- [What needs to be done]:
What is needed here is an exact repetition of the records below, beginning at the line that has "(idx == 6'd6);" and stopping after the line that has "wire [7:0] lim_hi".

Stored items
This is an optimization exercise on Yosys and OpenROAD, whose aim is small area, not a production implementation.
Where RTL was checked, it was by simulation tests only, not by an equivalence proof against the original.
No activity file was given, so power comes from the tool's default toggle rates.

==> job 6531 <==
==> flow/design.v <==
module modbus_requester (
    input  wire         clk,
    input  wire         rst,           
    input  wire         cmd_valid,
    output wire         cmd_ready,
    input  wire [1:0]   cmd_kind,      
    input  wire [7:0]   cmd_addr,
    input  wire [7:0]   cmd_reg,
    input  wire [15:0]  cmd_count,     
    input  wire [207:0] cmd_values,    
    output wire         tx_valid,
    output wire [7:0]   tx_data,
    output wire         tx_last,
    input  wire         tx_ready,
    input  wire         rx_valid,
    input  wire [7:0]   rx_data,
    output wire         rx_ready,
    input  wire         rx_done,       
    output wire         res_valid,
    input  wire         res_ready,
    output wire [3:0]   res_status,
    output wire [1:0]   res_kind,
    output wire [7:0]   res_addr,
    output wire [3:0]   res_reg,
    output wire [3:0]   res_nregs,
    output wire [3:0]   res_nvals,
    output wire [207:0] res_values
);
    localparam [3:0] ST_OK        = 4'd0,
                     ST_CRC       = 4'd2,
                     ST_LENGTH    = 4'd3,
                     ST_ECHO      = 4'd4,
                     ST_SHORT     = 4'd5,
                     ST_SPAN      = 4'd6,
                     ST_BAD_ADDR  = 4'd7,
                     ST_BAD_REG   = 4'd8,
                     ST_BAD_COUNT = 4'd9,
                     ST_BAD_SPAN  = 4'd10;
    function [15:0] crc16_byte;
        input [15:0] crc;
        input [7:0]  data;
        integer i;
        reg [15:0] c;
        begin
            c = crc ^ {8'h00, data};
            for (i = 0; i < 8; i = i + 1)
                c = c[0] ? ((c >> 1) ^ 16'hA001) : (c >> 1);
            crc16_byte = c;
        end
    endfunction
    reg         s_idle, s_tx, s_rx, s_rot, s_res;
    reg [1:0]   kind;
    reg [7:0]   addr;
    reg [3:0]   creg;         
    reg [3:0]   ccnt;         
    reg [5:0]   idx;          
    reg [15:0]  crc;
    reg [3:0]   status;
    reg         over_q;       
    reg         nvbad;        
    reg         rxr;          
    reg         sh_q;         
    reg         hd_q;         
    reg [207:0] v_r;          
    wire [7:0] vb0 = v_r[7:0];
    wire [7:0] vb1 = v_r[15:8];
    wire rd = (kind == 2'd0);
    wire sw = kind[0];
    wire mw = kind[1];
    wire       c_sw     = (cmd_kind == 2'd1);
    wire       c_n_hi   = !c_sw && (cmd_count[15:4] != 12'd0);
    wire [3:0] c_n_lo   = c_sw ? 4'd1 : cmd_count[3:0];
    wire [4:0] c_end    = {1'b0, cmd_reg[3:0]} + {1'b0, c_n_lo};
    wire [3:0] c_stat   = (cmd_addr == 8'd0)                             ? ST_BAD_ADDR  :
                          (cmd_reg[7:4] != 4'd0 || cmd_reg[3:0] > 4'd12) ? ST_BAD_REG   :
                          (!c_n_hi && c_n_lo == 4'd0)                    ? ST_BAD_COUNT :
                          (c_n_hi || c_end > 5'd13)                      ? ST_BAD_SPAN  : ST_OK;
    wire [4:0] np2       = {1'b0, ccnt} + 5'd2;
    wire [5:0] exp_len   = rd ? {np2, 1'b1} : 6'd8;              
    wire       tx_crc_lo = mw ? (idx == 6'd33) : (idx == 6'd6);
    wire       tx_last_i = mw ? (idx == 6'd34) : (idx == 6'd7);
    wire       tx_body   = !tx_crc_lo && !tx_last_i;
    wire       mw_vreg   = mw && idx >= 6'd7 && idx <= 6'd32;
    wire       val_step  = mw_vreg || (sw && (idx == 6'd4 || idx == 6'd5));
    wire       hi_step   = idx[0] ^ sw;
    wire [5:0] ip1   = idx + 6'd1;
    wire [3:0] kk    = ip1[4:1] + 4'd12;          
    wire [3:0] r     = sw ? creg : creg + kk;
    wire cls_a = (r == 4'd0) || (r == 4'd1);      
    wire cls_b = (r == 4'd6) || (r == 4'd9);      
    wire cls_c = (r == 4'd10);                    
    wire [15:0] v_front = {vb0, vb1};
    wire over = (cls_a && v_front > 16'd5000) ||
                (cls_b && v_front > 16'd1) ||
                (cls_c && v_front > 16'd5);
    wire silent = mw_vreg && !(kk < ccnt);
    wire over_now = hi_step ? over : over_q;
    wire [7:0] lim_hi = cls_a ? 8'h13 : 8'h00;
    wire [7:0] lim_lo = cls_a ? 8'h88 : cls_b ? 8'h01 : 8'h05;
    wire [7:0] lim    = hi_step ? lim_hi : lim_lo;
    wire [7:0] rot_byte = (s_tx && over_now) ? lim : vb0;
    reg [7:0] hdr;
    always @(*) begin
        case (idx[2:0])
            3'd0: hdr = addr;
            3'd1: hdr = {3'b000, mw, 1'b0, sw, rd | sw, rd};
            3'd2: hdr = (s_rx && rd) ? {3'b000, ccnt, 1'b0} : 8'h00;
            3'd3: hdr = {4'h0, creg};
            3'd4: hdr = 8'h00;
            3'd5: hdr = {4'h0, ccnt};
            3'd6: hdr = {3'b000, ccnt, 1'b0};
            default: hdr = 8'h00;
        endcase
    end
    assign cmd_ready = s_idle;
    assign tx_valid  = s_tx && !sh_q && !silent;
    assign tx_data   = val_step  ? rot_byte :
                       tx_body   ? hdr : crc[7:0];
    assign tx_last   = tx_last_i;
    assign rx_ready  = rxr;
    wire [7:0]  crc_in = s_rx ? rx_data : tx_data;
    wire [15:0] crc_nx = crc16_byte(crc, crc_in);
    wire mism = (rx_data != hdr);
    wire [4:0] span5 = {1'b0, rx_data[3:0]} + {1'b0, creg};
    reg  [3:0] err;
    always @(*) begin
        err = ST_OK;
        case (idx)
            6'd0, 6'd1: if (mism) err = ST_ECHO;
            6'd2: if (mism) err = rd ? ST_LENGTH : ST_SPAN;
            6'd3: if (!rd && (rx_data > 8'd12)) err = ST_SPAN;
            6'd4: if (mw && mism) err = ST_SPAN;
            6'd5: if (mw && (rx_data[7:4] != 4'd0 || span5 > 5'd13)) err = ST_SPAN;
            default: ;
        endcase
    end
    wire m_lt2 = (idx[5:1] == 5'd0);
    wire m_lt4 = (idx[5:2] == 4'd0);
    wire m_lt8 = (idx[5:3] == 3'd0);
    wire crc_bad = (crc != 16'h0000);
    wire [3:0] d_stat =
        rd ? ((idx != exp_len) ? ST_LENGTH : crc_bad ? ST_CRC : status) :
        m_lt2 ? ST_SHORT : crc_bad ? ST_CRC : m_lt4 ? ST_SHORT :
        (status == ST_ECHO) ? ST_ECHO : m_lt8 ? ST_SHORT : status;
    wire rx_end = (idx == exp_len) || (rx_done && !rx_valid);
    wire rx_sh = !mw && idx >= 6'd3 && (rd ? (idx < {np2, 1'b1} - 6'd2) : (idx < 6'd7));
    wire [7:0]   sh_in = s_rx ? rx_data : rot_byte;
    wire [207:0] v_nb  = {sh_in, v_r[207:8]};
    wire [207:0] v_ld;
    genvar g;
    generate
        for (g = 0; g < 13; g = g + 1) begin : g_val
            assign v_ld[16*g +: 8]   = cmd_values[16*g+8 +: 8];
            assign v_ld[16*g+8 +: 8] = cmd_values[16*g   +: 8];
            assign res_values[16*g +: 16] = {v_r[16*g +: 8], v_r[16*g+8 +: 8]};
        end
    endgenerate
    always @(posedge clk)
        v_r <= ({208{s_idle}} & v_ld) | ({208{sh_q}} & v_nb) | ({208{hd_q}} & v_r);
    assign res_valid  = s_res;
    assign res_status = status;
    assign res_kind   = kind;
    assign res_addr   = addr;
    assign res_reg    = creg;
    assign res_nregs  = ccnt;
    assign res_nvals  = (mw && nvbad) ? 4'd0 : ccnt;
    reg n_idle, n_tx, n_rx, n_rot, n_res, n_sh, n_rxr;
    always @(*) begin
        n_idle = s_idle; n_tx = s_tx; n_rx = s_rx; n_rot = s_rot; n_res = s_res;
        n_sh   = 1'b0;
        n_rxr  = 1'b0;
        if (s_idle) begin
            if (cmd_valid) begin
                n_idle = 1'b0;
                if (c_stat != ST_OK) n_res = 1'b1;
                else                 n_tx  = 1'b1;
            end
        end
        if (s_tx) begin
            if (!sh_q && silent)
                n_sh = 1'b1;
            else if (!sh_q && tx_ready) begin
                if (val_step)
                    n_sh = 1'b1;
                else if (tx_last) begin
                    n_tx = 1'b0;
                    n_rx = 1'b1;
                end
            end
        end
        if (s_rx) begin
            if (rxr) begin
            end else if (rx_valid && idx != exp_len) begin
                n_rxr = 1'b1;
                n_sh  = rx_sh;
            end else if (rx_end) begin
                n_rx  = 1'b0;
                n_rot = !mw;
                n_res = mw;
                n_sh  = !mw && (idx != 6'd31);
            end
        end
        if (s_rot) begin
            if (sh_q)
                n_sh = (idx != 6'd30);
            else begin
                n_rot = 1'b0;
                n_res = 1'b1;
            end
        end
        if (s_res) begin
            if (res_ready) begin
                n_res  = 1'b0;
                n_idle = 1'b1;
            end
        end
        if (rst) begin
            n_idle = 1'b1; n_tx = 1'b0; n_rx = 1'b0; n_rot = 1'b0; n_res = 1'b0;
            n_sh = 1'b0; n_rxr = 1'b0;
        end
    end
    always @(posedge clk) begin
        s_idle <= n_idle;
        s_tx   <= n_tx;
        s_rx   <= n_rx;
        s_rot  <= n_rot;
        s_res  <= n_res;
        sh_q   <= n_sh;
        rxr    <= n_rxr;
        hd_q   <= !n_idle && !n_sh;
    end
    always @(posedge clk) begin
        if (s_idle) begin
            kind   <= cmd_kind;
            addr   <= cmd_addr;
            creg   <= cmd_reg[3:0];
            ccnt   <= c_n_lo;
            idx    <= 6'd0;
            crc    <= 16'hFFFF;
            status <= c_stat;
            nvbad  <= 1'b0;
        end
        if (s_tx) begin
            if (sh_q)
                idx <= idx + 6'd1;
            else if (tx_ready && !silent) begin
                crc <= crc_nx;
                if (val_step && hi_step)
                    over_q <= over;
                if (tx_last) begin
                    idx <= 6'd0;
                    crc <= 16'hFFFF;
                end else if (!val_step)
                    idx <= idx + 6'd1;
            end
        end
        if (s_rx) begin
            if (rxr) begin
                crc <= crc_nx;
                idx <= idx + 6'd1;
                if (status == ST_OK)
                    status <= err;
                if (idx >= 6'd2 && idx <= 6'd5 && mism)
                    nvbad <= 1'b1;
                if (idx == 6'd3 && !rd)
                    creg <= rx_data[3:0];
                if (idx == 6'd5 && mw)
                    ccnt <= rx_data[3:0];
            end else if (rx_end) begin
                status <= d_stat;
            end
        end
        if (s_rot && sh_q)
            idx <= idx + 6'd1;
    end
endmodule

- [Solution for this exercise]:
    wire       tx_crc_lo = mw ? (idx == 6'd33) : (idx == 6'd6);
    wire       tx_last_i = mw ? (idx == 6'd34) : (idx == 6'd7);
    wire       tx_body   = !tx_crc_lo && !tx_last_i;
    wire       mw_vreg   = mw && idx >= 6'd7 && idx <= 6'd32;
    wire       val_step  = mw_vreg || (sw && (idx == 6'd4 || idx == 6'd5));
    wire       hi_step   = idx[0] ^ sw;
    wire [5:0] ip1   = idx + 6'd1;
    wire [3:0] kk    = ip1[4:1] + 4'd12;          
    wire [3:0] r     = sw ? creg : creg + kk;
    wire cls_a = (r == 4'd0) || (r == 4'd1);      
    wire cls_b = (r == 4'd6) || (r == 4'd9);      
    wire cls_c = (r == 4'd10);                    
    wire [15:0] v_front = {vb0, vb1};
    wire over = (cls_a && v_front > 16'd5000) ||
                (cls_b && v_front > 16'd1) ||
                (cls_c && v_front > 16'd5);
    wire silent = mw_vreg && !(kk < ccnt);
    wire over_now = hi_step ? over : over_q;
    wire [7:0] lim_hi = cls_a ? 8'h13 : 8'h00;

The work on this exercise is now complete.